A Polícia Federal concluiu que Raimundo Cutrim, ex-secretário de Assuntos Legislativos do governo Carlos Brandão (MDB), teria usado sua condição de agente público para obter informações restritas sobre veículos utilizados pelo ministro Flávio Dino e repassá-las ao blogueiro Luís Pablo. Segundo relatório revelado pela jornalista Daniela Lima, do UOL, conversas encontradas no WhatsApp do comunicador mostram que foi Cutrim quem obteve as informações e imagens posteriormente publicadas. Os dados, segundo a PF, estavam em sistemas de acesso controlado, que exigem cadastramento prévio de usuário e senha.

O caso ganha maior gravidade porque Cutrim também é investigado no STF por suspeita de oferecer propina para retirar nomes de políticos da apuração sobre os mandantes do assassinato do empresário João Bosco Sobrinho, ocorrido em 2022. Essa investigação chegou ao gabinete de Flávio Dino em 24 de outubro de 2025. Dias depois, segundo o UOL, começou o monitoramento do ministro e de sua família no Maranhão, levando a Secretaria de Segurança do STF a acionar a Polícia Federal. Na época em que manteve as conversas identificadas pelos investigadores, Cutrim ocupava cargo no primeiro escalão do governo Brandão.

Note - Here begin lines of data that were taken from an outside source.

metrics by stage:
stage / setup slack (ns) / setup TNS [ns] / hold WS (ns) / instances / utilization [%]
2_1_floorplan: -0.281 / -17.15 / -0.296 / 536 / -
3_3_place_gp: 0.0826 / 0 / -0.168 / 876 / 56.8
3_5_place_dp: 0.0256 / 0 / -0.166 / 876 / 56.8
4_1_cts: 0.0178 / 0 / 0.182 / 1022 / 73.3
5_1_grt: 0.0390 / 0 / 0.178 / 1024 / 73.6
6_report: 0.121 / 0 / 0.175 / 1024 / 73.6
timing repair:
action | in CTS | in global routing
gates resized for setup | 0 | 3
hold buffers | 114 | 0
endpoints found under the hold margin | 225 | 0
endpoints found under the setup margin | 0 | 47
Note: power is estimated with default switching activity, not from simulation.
$ cat config.mk
export PLATFORM = sky130hd
export DESIGN_NAME = classifier_dispatcher
export DESIGN_NICKNAME = d
export VERILOG_FILES = /design/src/rtl/network_pkg.sv /design/src/rtl/classifier_dispatcher_rr_arbiter.sv /design/src/rtl/classifier_dispatcher.sv
export SDC_FILE = /design/constraint.sdc
export NUM_CORES = 1
export LEC_CHECK = 0
export ABC_AREA = 0
export CORE_AREA = 2 2 131 107
export DETAILED_ROUTE_END_ITERATION = 10
export DIE_AREA = 0 0 133 109
export PLACE_DENSITY_LB_ADDON = 0.05
export SLEW_MARGIN = 30
export SYNTH_ARGS = -nofsm -noshare
export SYNTH_HDL_FRONTEND = slang
export SYNTH_SLANG_ARGS = --single-unit
$ cat constraint.sdc
create_clock -name clk -period 9.3 [get_ports clk]
set_input_delay 2.79 -clock clk [delete_from_list [all_inputs] [get_ports clk]]
set_output_delay 2.79 -clock clk [all_outputs]
set_load 0.01 [all_outputs]
$ cat src/rtl/network_pkg.sv
// Shared packet/rule types and dispatcher state encoding for the classifier front end.
package network_pkg;

  typedef struct packed {
    logic [15:0] flow_id;
    logic [7:0]  proto;
    logic [15:0] dst_port;
  } packet_s;

  typedef struct packed {
    logic [31:0] weight;
    logic [11:0] rule_id;
    logic [3:0]  action;
  } rule_s;

  // Engine reports this weight when no rule in the tree matched.
  localparam logic [31:0] NO_MATCH_WEIGHT = 32'h7FFF_FFFF;

  typedef enum logic [2:0] {
    IDLE,
    ISSUE,
    WAIT_BUSY,
    WAIT_DONE,
    HOLD
  } dispatch_state_e;

  function automatic logic [31:0] rule_weight(input rule_s r);
    return r.weight;
  endfunction

endpackage

$ cat src/rtl/classifier_dispatcher_rr_arbiter.sv
// Combinational round-robin picker: first requester at or after ptr, searching cyclically.
module rr_arbiter #(
  parameter int NUM_PORTS = 4,
  parameter int PORT_W    = $clog2(NUM_PORTS)
) (
  input  logic [NUM_PORTS-1:0] req,
  input  logic [PORT_W-1:0]    ptr,
  output logic [NUM_PORTS-1:0] grant,
  output logic [PORT_W-1:0]    grant_idx,
  output logic                 any_req
);

  logic              found;
  logic [PORT_W-1:0] cand;

  always_comb begin
    found     = 1'b0;
    cand      = '0;
    grant_idx = '0;
    for (int i = 0; i < NUM_PORTS; i++) begin
      cand = PORT_W'((int'(ptr) + i) % NUM_PORTS);
      if (!found && req[cand]) begin
        found     = 1'b1;
        grant_idx = cand;
      end
    end
  end

  assign any_req = |req;
  assign grant   = any_req ? (NUM_PORTS'(1) << grant_idx) : '0;

endmodule

$ cat src/rtl/classifier_dispatcher.sv
// Shares one tree-walk classifier engine between NUM_PORTS sources, one packet in flight.
// Optional walk watchdog and engine abort: define CLASSIFIER_DISPATCH_TIMEOUT_EN.
//
// state     | meaning
// IDLE      | waiting for a request while the engine is ready
// ISSUE     | one-cycle eng_valid pulse with the latched packet
// WAIT_BUSY | waiting for the engine to drop ready (walk started)
// WAIT_DONE | waiting for the engine to raise ready (walk finished)
// HOLD      | result presented until res_ready
module classifier_dispatcher
  import network_pkg::*;
#(
  parameter int NUM_PORTS      = 4,
  parameter int PORT_W         = $clog2(NUM_PORTS),
  parameter int TIMEOUT_CYCLES = 1024
) (
  input  logic                    clk,
  input  logic                    reset_n,
  input  logic [NUM_PORTS-1:0]    in_valid,
  output logic [NUM_PORTS-1:0]    in_ready,
  input  packet_s [NUM_PORTS-1:0] in_packet,
  output logic                    eng_valid,
  output packet_s                 eng_packet,
  input  logic                    eng_ready,
  input  rule_s                   eng_rule,
  output logic                    eng_abort,
  output logic                    res_valid,
  input  logic                    res_ready,
  output logic [PORT_W-1:0]       res_port,
  output rule_s                   res_rule,
  output logic                    res_hit,
  output logic                    res_timeout
);

  dispatch_state_e   state, state_nxt;
  logic [PORT_W-1:0] rr_ptr;
  logic [PORT_W-1:0] grant_tag;
  packet_s           pkt_q;

  logic [NUM_PORTS-1:0] arb_grant;
  logic [PORT_W-1:0]    arb_idx;
  logic                 arb_any;

  logic accept;
  logic complete;
  logic timeout_hit;
  logic wd_expired;

  rr_arbiter #(
    .NUM_PORTS (NUM_PORTS),
    .PORT_W    (PORT_W)
  ) u_arb (
    .req       (in_valid),
    .ptr       (rr_ptr),
    .grant     (arb_grant),
    .grant_idx (arb_idx),
    .any_req   (arb_any)
  );

`ifdef CLASSIFIER_DISPATCH_TIMEOUT_EN
  localparam int CNT_W = $clog2(TIMEOUT_CYCLES + 1);

  logic [CNT_W-1:0] wd_cnt;
  logic             res_timeout_q;

  always_ff @(posedge clk) begin
    if (!reset_n) begin
      wd_cnt <= '0;
    end else if (state == ISSUE) begin
      wd_cnt <= '0;
    end else if ((state == WAIT_BUSY || state == WAIT_DONE) &&
                 (wd_cnt != CNT_W'(TIMEOUT_CYCLES))) begin
      wd_cnt <= wd_cnt + CNT_W'(1);
    end
  end

  assign wd_expired  = (wd_cnt == CNT_W'(TIMEOUT_CYCLES - 1));
  assign res_timeout = res_timeout_q;
`else
  logic unused_timeout_cfg;
  assign unused_timeout_cfg = (TIMEOUT_CYCLES > 0);
  assign wd_expired         = 1'b0;
  assign res_timeout        = 1'b0;
`endif

  always_comb begin
    state_nxt   = state;
    in_ready    = '0;
    eng_valid   = 1'b0;
    accept      = 1'b0;
    complete    = 1'b0;
    timeout_hit = 1'b0;
    case (state)
      IDLE: begin
        if (arb_any && eng_ready) begin
          in_ready  = arb_grant;
          accept    = 1'b1;
          state_nxt = ISSUE;
        end
      end
      ISSUE: begin
        eng_valid = 1'b1;
        state_nxt = WAIT_BUSY;
      end
      WAIT_BUSY: begin
        if (wd_expired) begin
          timeout_hit = 1'b1;
          state_nxt   = HOLD;
        end else if (!eng_ready) begin
          state_nxt = WAIT_DONE;
        end
      end
      WAIT_DONE: begin
        // a walk finishing on the watchdog's last cycle still counts as done
        if (eng_ready) begin
          complete  = 1'b1;
          state_nxt = HOLD;
        end else if (wd_expired) begin
          timeout_hit = 1'b1;
          state_nxt   = HOLD;
        end
      end
      HOLD: begin
        if (res_ready) state_nxt = IDLE;
      end
      default: state_nxt = IDLE;
    endcase
    if (!reset_n) begin
      in_ready  = '0;
      eng_valid = 1'b0;
    end
  end

  assign eng_abort  = timeout_hit && reset_n;
  assign res_valid  = (state == HOLD) && reset_n;
  assign eng_packet = pkt_q;

  always_ff @(posedge clk) begin
    if (!reset_n) begin
      state     <= IDLE;
      rr_ptr    <= '0;
      grant_tag <= '0;
      pkt_q     <= '0;
      res_port  <= '0;
      res_rule  <= '0;
      res_hit   <= 1'b0;
`ifdef CLASSIFIER_DISPATCH_TIMEOUT_EN
      res_timeout_q <= 1'b0;
`endif
    end else begin
      state <= state_nxt;
      if (accept) begin
        pkt_q     <= in_packet[arb_idx];
        grant_tag <= arb_idx;
      end
      if (complete) begin
        res_port <= grant_tag;
        res_rule <= eng_rule;
        res_hit  <= (rule_weight(eng_rule) != NO_MATCH_WEIGHT);
`ifdef CLASSIFIER_DISPATCH_TIMEOUT_EN
        res_timeout_q <= 1'b0;
`endif
      end
      if (timeout_hit) begin
        res_port <= grant_tag;
        res_rule <= '0;
        res_hit  <= 1'b0;
`ifdef CLASSIFIER_DISPATCH_TIMEOUT_EN
        res_timeout_q <= 1'b1;
`endif
      end
      // pointer moves past the served port only once its result is taken
      if (state == HOLD && res_ready) begin
        rr_ptr <= (grant_tag == PORT_W'(NUM_PORTS - 1)) ? '0 : grant_tag + PORT_W'(1);
      end
    end
  end

endmodule
==> results of run 1 <==
==> path summary, 6_finish.rpt <==
path,from,to,slack [ps],cells past startpoint
worst min register to register,res_rule[46]$_SDFFE_PN0P_,res_rule[46]$_SDFFE_PN0P_,460,2
worst max register to register,rr_ptr[1]$_SDFFE_PN0P_,eng_packet[16]$_SDFFE_PN0P_,6610,7
worst max-delay path,in_valid[0],in_ready[1],1190,6
worst min-delay path,res_rule[46]$_SDFFE_PN0P_,res_rule[46]$_SDFFE_PN0P_,460,2
==> per-stage QoR <==
step | util [%] | total power (uW) | instances
floorplan | - | 560.8 | 630
global placement | 63.37 | 710.6 | 1062
detailed placement | 63.57 | 715.5 | 1063
CTS | 65.70 | 1088 | 1078
global route | 65.70 | 1122 | 1078
finish | 65.70 | 1078 | 1078
==> flip-flops by register name (all words and copies together) (netlist names) <==
name / flops
eng_packet: 40
grant_tag: 2
res_hit: 1
res_port: 2
res_rule: 48
rr_ptr: 2
state: 3
==> area by class of cell <==
cell class                 instances  share of cell area [%]
timing repair buffer             324                   37.10
multi-input combinational        460                   34.53
sequential                        98                   22.51
clock buffer                       9                   2.584
tap                              180                   2.584
clock inverter                     6                  0.6461
inverter                           1                 0.04307
==> cell usage after synthesis (all sizes together) <==
library cell  count
nor2b             4
nand2b            5
a21oi             3
o211a             1
o21a              2
and3              3
nor3              4
o21ai             3
or3               1
nand4b            1
a31oi             1
buf              35
conb              1
clkbuf           36
nand4            40
nor3b             3
o21bai            1
a32oi            40
or2               1
or4               1
mux2i             3
nor2              9
a21boi           52
dfxtp            98
ha                1
nand3            83
nor4              2
o21ba             1
inv               1
o211ai           47
and2              2
nand2           105
mux2             39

A investigação apontou ainda que o levantamento não teria ficado restrito aos carros oficiais utilizados por Dino: a PF encontrou indícios de acesso a informações sobre um veículo particular de um irmão do ministro. No material apreendido também surgiu outro personagem, Diogo Lima, apontado como alguém que orientava Luís Pablo na elaboração das publicações. A PF identificou um repasse de R$ 100 mil de Lima ao blogueiro e colocou sob suspeita a natureza meramente jornalística da relação. Luís Pablo afirma que o valor foi um empréstimo e que Lima, advogado, prestava orientação jurídica sobre os conteúdos publicados.

Cutrim aparece, hoje, em três frentes que tramitam sob sigilo no Supremo: a investigação sobre o monitoramento de Dino, relatada por Alexandre de Moraes; a apuração do assassinato de João Bosco, sob relatoria de Dino; e o caso do INSS, conduzido por André Mendonça. A defesa de Cutrim afirma não ter acesso aos autos das medidas determinadas por Dino e sustenta que sua identificação como fonte de Luís Pablo envolve a garantia constitucional do sigilo da fonte. As investigações ainda estão em andamento e não há conclusão definitiva sobre as responsabilidades dos envolvidos.